The task: Return every line of the data exactly as it stands.

------------------------------------------------------------

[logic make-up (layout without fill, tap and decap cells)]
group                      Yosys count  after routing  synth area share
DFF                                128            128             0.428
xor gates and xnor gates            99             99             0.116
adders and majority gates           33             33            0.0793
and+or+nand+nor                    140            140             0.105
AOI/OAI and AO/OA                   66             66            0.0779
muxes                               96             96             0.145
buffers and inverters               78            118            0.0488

------------------------------------------------------------

Answer area:
[logic make-up (layout without fill, tap and decap cells)]
group                      Yosys count  after routing  synth area share
DFF                                128            128             0.428
xor gates and xnor gates            99             99             0.116
adders and majority gates           33             33            0.0793
and+or+nand+nor                    140            140             0.105
AOI/OAI and AO/OA                   66             66            0.0779
muxes                               96             96             0.145
buffers and inverters               78            118            0.0488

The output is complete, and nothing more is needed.